Dr Halvorson is unempathic and unemotional. Poor Henrik’s death and subsequent dissecting are hugely upsetting to other team members but for him, the absortion of Henrik is simply “fascinating. It IS fascinating”.
As a crew I found the Norwegians funnier and less cranky than the Americans in the first film – maybe as they’re used to long winters? They seem to be split (pre assimilation!) into cuddly bearded types with terrible teeth, and clean shaven, smooth blonds with teeth that are worryingly perfect. There are also Brits and Americans – including helicopter pilot Carter (Joel Egerton), who has an interesting is he/isn’t he role, and who is often a sensible block to Halvorson’s agenda.
The ironic mimicking of scenes from the first film is great fun: at one point they’re all standing outside in a circle, faces just visible under woolly polonecks and fur trimmed jackets, discussing infection and a possible blood serum test to identify humans and non humans. Oh yes and there’s a terrible storm coming and the radios are down.
Again, the rising sense of mistrust and eventual paranoia is clear – but this time there is further division as some of the team speak in Norwegian, precisely to prevent the others from understanding what’s being said. Splits are effectively being engineered by the still human humans who may have their own agenda.
Carpenter gave us some brilliantly effective and disgusting set-piece transformations in The 1982 Thing. In this they are actually stepped up a gear but are still clearly from the same organism. The creation and eventual form of The two-faced Thing (which is eventually found outside in the snow by the Americans in the first film) is probably one of the most disgusting things I’ve ever seen, and I have small children. The music also mimics that from the 1982 film, and it actually works better here. In the original there were times when the music felt a bit too pretentious and doom-laden whereas here – probably because the film is less tense – the music is more effective.
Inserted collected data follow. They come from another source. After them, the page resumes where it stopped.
$ cat src/rtl/ins_fetch_if.sv
// Bundle of the fetch unit's control, instruction-memory and datapath signals.
// The master modport is the fetch unit; the slave modport is the memory/datapath side.
interface ins_fetch_if #(
  parameter int word_size  = 8,
  parameter int index_size = 4
);
  logic                  start;
  logic                  stall;
  logic [word_size-1:0]  ins_val;
  logic                  acc_zero;
  logic [word_size-1:0]  reg_data;
  logic [index_size-1:0] prog_count;
  logic [word_size-1:0]  ir;
  logic                  exec_en;
  logic [3:0]            reg_sel;
  logic                  halted;

  modport master (
    input  start, stall, ins_val, acc_zero, reg_data,
    output prog_count, ir, exec_en, reg_sel, halted
  );

  modport slave (
    output start, stall, ins_val, acc_zero, reg_data,
    input  prog_count, ir, exec_en, reg_sel, halted
  );
endinterface

$ cat src/rtl/ins_fetch.sv
// Two-phase instruction fetch/execute sequencer: FETCH latches the instruction,
// EXEC strobes the datapath and resolves the next program counter (jumps, halt).
module ins_fetch #(
  parameter int word_size  = 8,
  parameter int index_size = 4
) (
  input  logic          clk,
  input  logic          rst_n,
  ins_fetch_if.master   bus
);

  typedef enum logic [1:0] {
    IDLE   = 2'd0,
    FETCH  = 2'd1,
    EXEC   = 2'd2,
    HALTED = 2'd3
  } state_t;

  localparam logic [3:0] OP_JR   = 4'b0110;
  localparam logic [3:0] OP_JI   = 4'b0111;
  localparam logic [3:0] OP_HALT = 4'b1111;

  state_t                state_q, state_d;
  logic [index_size-1:0] pc_q, pc_d;
  logic [word_size-1:0]  ir_q, ir_d;
  logic                  exec_en;
  logic [3:0]            opcode;
  logic [index_size-1:0] pc_inc;
  logic                  unused_reg_data;

  assign opcode = ir_q[7:4];
  // Natural width of the add gives the modulo-16 wrap for free.
  assign pc_inc = pc_q + index_size'(1);
  assign unused_reg_data = ^bus.reg_data[word_size-1:index_size];

  always_ff @(posedge clk or negedge rst_n) begin
    if (!rst_n) begin
      state_q <= IDLE;
      pc_q    <= '0;
      ir_q    <= '0;
    end else begin
      state_q <= state_d;
      pc_q    <= pc_d;
      ir_q    <= ir_d;
    end
  end

  always_comb begin
    state_d = state_q;
    pc_d    = pc_q;
    ir_d    = ir_q;
    exec_en = 1'b0;
    case (state_q)
      IDLE: begin
        if (bus.start) begin
          state_d = FETCH;
          pc_d    = '0;
        end
      end
      FETCH: begin
        if (!bus.stall) begin
          ir_d    = bus.ins_val;
          state_d = EXEC;
        end
      end
      EXEC: begin
        if (!bus.stall) begin
          exec_en = 1'b1;
          state_d = FETCH;
          case (opcode)
            OP_JR:   pc_d = bus.acc_zero ? bus.reg_data[index_size-1:0] : pc_inc;
            OP_JI:   pc_d = bus.acc_zero ? ir_q[index_size-1:0] : pc_inc;
            OP_HALT: state_d = HALTED;
            default: pc_d = pc_inc;
          endcase
        end
      end
      HALTED: begin
        state_d = HALTED;
      end
      default: begin
        state_d = IDLE;
      end
    endcase
  end

  assign bus.prog_count = pc_q;
  assign bus.ir         = ir_q;
  assign bus.exec_en    = exec_en;
  assign bus.reg_sel    = ir_q[3:0];
  assign bus.halted     = (state_q == HALTED);

endmodule

$ cat src/flat_wrapper.sv
// flat-port wrapper written by rule: the top's interface ports become plain ports
module ins_fetch_flat 
#(
  parameter int word_size  = 8,
  parameter int index_size = 4
)
  (clk, rst_n, bus_start, bus_stall, bus_ins_val, bus_acc_zero, bus_reg_data, bus_prog_count, bus_ir, bus_exec_en, bus_reg_sel, bus_halted);
  ins_fetch_if #(.word_size(word_size), .index_size(index_size)) bus_i ();
  input  logic clk;
  input  logic rst_n;
  input wire logic [$bits(bus_i.start)-1:0] bus_start;
  input wire logic [$bits(bus_i.stall)-1:0] bus_stall;
  input wire logic [$bits(bus_i.ins_val)-1:0] bus_ins_val;
  input wire logic [$bits(bus_i.acc_zero)-1:0] bus_acc_zero;
  input wire logic [$bits(bus_i.reg_data)-1:0] bus_reg_data;
  output wire logic [$bits(bus_i.prog_count)-1:0] bus_prog_count;
  output wire logic [$bits(bus_i.ir)-1:0] bus_ir;
  output wire logic [$bits(bus_i.exec_en)-1:0] bus_exec_en;
  output wire logic [$bits(bus_i.reg_sel)-1:0] bus_reg_sel;
  output wire logic [$bits(bus_i.halted)-1:0] bus_halted;
  assign bus_i.start = bus_start;
  assign bus_i.stall = bus_stall;
  assign bus_i.ins_val = bus_ins_val;
  assign bus_i.acc_zero = bus_acc_zero;
  assign bus_i.reg_data = bus_reg_data;
  assign bus_prog_count = bus_i.prog_count;
  assign bus_ir = bus_i.ir;
  assign bus_exec_en = bus_i.exec_en;
  assign bus_reg_sel = bus_i.reg_sel;
  assign bus_halted = bus_i.halted;
  ins_fetch #(.word_size(word_size), .index_size(index_size)) u_core (.clk(clk), .rst_n(rst_n), .bus(bus_i));
endmodule
$ cat config.mk
export PLATFORM = sky130hd
export DESIGN_NAME = ins_fetch_flat
export DESIGN_NICKNAME = d
export VERILOG_FILES = /design/src/rtl/ins_fetch_if.sv /design/src/rtl/ins_fetch.sv /design/src/flat_wrapper.sv
export SDC_FILE = /design/constraint.sdc
export NUM_CORES = 1
export LEC_CHECK = 0
export CAP_MARGIN = 20
export CORE_ASPECT_RATIO = 0.9
export CORE_MARGIN = 3
export CORE_UTILIZATION = 40
export CTS_CLUSTER_DIAMETER = 150
export DETAILED_ROUTE_END_ITERATION = 12
export PLACE_DENSITY_LB_ADDON = 0.12
export SYNTH_ARGS = -nofsm -noshare
export SYNTH_HDL_FRONTEND = slang
export SYNTH_SLANG_ARGS = --single-unit
export TNS_END_PERCENT = 20
$ cat constraint.sdc
create_clock -name clk -period 1.6 [get_ports clk]
set_clock_uncertainty 0.15 [all_clocks]
set_input_delay 0.16 -clock clk [delete_from_list [all_inputs] [get_ports clk]]
set_output_delay 0.16 -clock clk [all_outputs]
set_load 0.01 [all_outputs]
==> results.md <==
* Seq cells post-synth at 14
* Max_cap viols at 0
* Mapped Area at 816 um^2
* Largest net degree at the start of global routing at 15
* Site Rows at 14
* Most frequent cell after synthesis: dfrtp_1
* Initial Util at 0.452
* Status: finished, final reports clean
* Nets at 136
* WP buf/inv at 1
* CP max-delay cell: clkdlybuf4s50_1
* Post-cts hold buffer count at 0
* DR pass1 iterations at 5
* Mean Syn Cell Area at 11.7 um^2
* Total power at 2.21 mW
* ANT cells at 0
* Sequential share of the synthesized area at 0.429
* Largest cells by area after synthesis: dfrtp_1 (43%), mux2_2 (11%), mux2i_1 (4.9%)
* Min-Delay Path Class: input pin to asynchronous set/reset pin
* Worst slew margin at 0.826
* CTS root buffer: clkbuf_4
* Fill cell count at 137
* Cell count after synthesis at 70
* Vias post-DR at 740
* Critical Path Max Stage Delay at 0.56 ns
* Max Fclk at 651 MHz
* Clk sink count at 14
* Routability cong. at 0.873
* Initial DRC count at 11
* Max clock buf depth at 2
* Die X at 53.6 um
* Syn nets at 92
* Power per cell area at 1760 nW/um^2
* First-pass GRT wire length at 3460 um
* CTS H-tree depth at 1
* DR WL/cell at 14.7 um
* Ys async rst share at 1.00
* Pleak at 0.581 nW
* Total track usage at 0.179
* Post-layout min period at 1.54 ns
* HPWL after detailed placement at 1590 um
* Hold Vio Cnt, Final at 0
* Antenna violations before repair at 0
* Commonest cells post-synth: dfrtp_1 (14), mux2_2 (8), nand2_1 (5), o21ai_0 (5)
* Die area at 2620 um^2
* Post-Route WL at 2000 um
* ANT nets after route at 0
* Arrival @ worst endpoint at 1.23 ns
* Synth Warn # at 0
* DRC Markers at 0
* Worst EP required at 1.29 ns
* Worst-Skew Late Latency at 0.28 ns
* Worst-Margin Slew at 0.257 ns
* FF+latch area at 353 um^2
* Post-synth EDFFs at 0
* Share of layout cells above drive strength 1 at 0.277
* Port buffer count at 34
* Die H at 48.8 um
* Yosys top cell by area: dfrtp_1
* IO Count at 39
* CP Launch Type: flop
* Core area at 1800 um^2
* Area grow syn2layout at 54.0%
* Final Util at 0.696
* CP max FO at 4
* Unique masters post-synth at 29
* CTS buffer count at 3
* GRT Residual Overflow at 0
* VDD IR-drop max at 1.10 mV
* Clock Pin Slew Worst Setup and Hold Paths at 0.08 ns
* Post-synth top area share at 0.429
* Crit-path cells: clkdlybuf4s50_1
* Multi-input logic area at 415 um^2
* Final Max Slew Viols at 0
* CP delay by family, top: buffers and inverters
* RSZ-0062 raised after global routing: no
* Final setup violation count at 0
* Critical path class: flop to output pin
* Post-DR vias/cell at 5.44
* CTS tree: yes
* Ys flop type: dfrtp_1
* Vias in the first global route at 758
* Tcrit/Tclk final at 0.961
* Critical Path Sink Type: output pin
-- per-layer routing --
metal | vias to the layer above | global-route usage | share of wire
li1 | 346 | - | -
met4 | 0 | 0.0511 | 0.0065
met3 | 2 | 0.0581 | 0.063
met5 | - | 0 | 0
met1 | 367 | 0.206 | 0.42
met2 | 25 | 0.306 | 0.51
-- kinds of logic (layout without fill, tap and decap cells) --
kind of cell	after synthesis	count (layout)	share of synthesized area
DFF	14	14	0.429
muxes	12	12	0.160
AOI/OAI and AO/OA	17	17	0.163
buffers and inverters	6	48	0.0644
adders and majority gates	1	1	0.0153
and+or+nand+nor	20	20	0.169
-- where the power goes --
part | switching, mW | internal, mW
sequential | 0.185 | 0.529
combinational | 0.531 | 0.760
clock | 0.113 | 0.0874
total | 0.829 | 1.38
-- repair_timing --
action                     CTS  global route
pin swaps                    0             0
setup buffers                1             0
setup endpoints to repair    3             8
resized for setup            3             8
-- state kept, by name (all words and copies together) (netlist names) --
signal                 flops
u_core.state_q             2
u_core.bus.prog_count      4
u_core.bus.ir              8
-- metrics by stage --
step	hold slack (ns)	instances	setup TNS, ns	instance area [um^2]	setup slack (ns)
floorplan	-0.286	70	0	816	0.0820
global placement	0.340	132	-0.198	1210	-0.0876
detailed placement	0.346	132	-0.707	1210	-0.129
CTS	0.0361	136	0	1240	0.0151
global route	0.0595	136	0	1260	0.00369
finish	0.0307	136	0	1260	0.0630
-- placed cells by master, fill, tap and decap left out, types with 3 or more instances in the layout --
cell,count
clkdlybuf4s50_1,26
dfrtp_1,12
buf_4,11
mux2_2,8
dlymetal6s2s_1,6
nand2_1,5
o21ai_0,5
mux2i_1,4
clkbuf_4,3
-- final timing paths --
check                                                startpoint  cells after the start                              endpoint  slack (ns)
max reg2reg                       u_core.state_q[1]$_DFFE_PN0P_                      4          u_core.bus.ir[6]$_DFFE_PN0P_        0.08
min                                                       rst_n                      2          u_core.bus.ir[2]$_DFFE_PN0P_        0.03
min reg2reg                u_core.bus.prog_count[3]$_DFFE_PN0P_                      1  u_core.bus.prog_count[3]$_DFFE_PN0P_        0.39
max in group asynchronous                                 rst_n                      2          u_core.bus.ir[6]$_DFFE_PN0P_        1.08
max                                u_core.bus.ir[1]$_DFFE_PN0P_                      1                             bus_ir[1]        0.06
min in group clk                                 bus_ins_val[2]                      2          u_core.bus.ir[2]$_DFFE_PN0P_        0.34
-- cell type report --
| class | instances | area share |
|---|---|---|
| timing repair buffer | 45 | 0.347 |
| sequential | 14 | 0.281 |
| clock buffer | 3 | 0.0179 |
| multi-input combinational | 50 | 0.331 |
| tap | 24 | 0.0239 |
(Power assumes the default switching activity.)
And that’s the main failing here; it isn’t quite as tension-filled as the first one. Partly because any fans of the first film (yes, all 7 billion of you) know the ending because it’s the start of The 1982 Thing – but partly because the scale is different. There is more action outside here (the spaceship, attempted escapes) where the vistas are clear and open. It creates some space around the prequel so it doesn’t seem like a remake of the first, but it also means there isn’t as much of a sense of foreboding or growing menace. Additionally Dr Sander Halvorson is meant to be the bad guy, and usually in these films such a character is an unwelcome distraction for the protagonists, forcing them to fight on two fronts – but he isn’t really fleshed out here so his sociopathic nature (he is like a cross between David the android in Prometheus and Burke, the double crossing Weyland-Yutani employee in Aliens) is rather wasted.
The 2011 Thing follows a standard horror format (I knew full well that one of my favourite early moments, when a slightly pissed, cuddly Norwegian shatters Halvorson’s portentous pomposity by shouting out “WE FOUND A FUCKING ALIEN!”, would turn out to be hubris to the power of infinity) but it is still quite effective. Despite the lack of pure tension, the relentlessness of the gore combined with the geographical isolation and the divided crew left me feeling quite battered by the end.
Unfortunately it simply isn’t as multi-layered a piece of film-making as The 1982 Thing – and as we already know the ending, it doesn’t have enough originality to make the journey to that point exciting enough.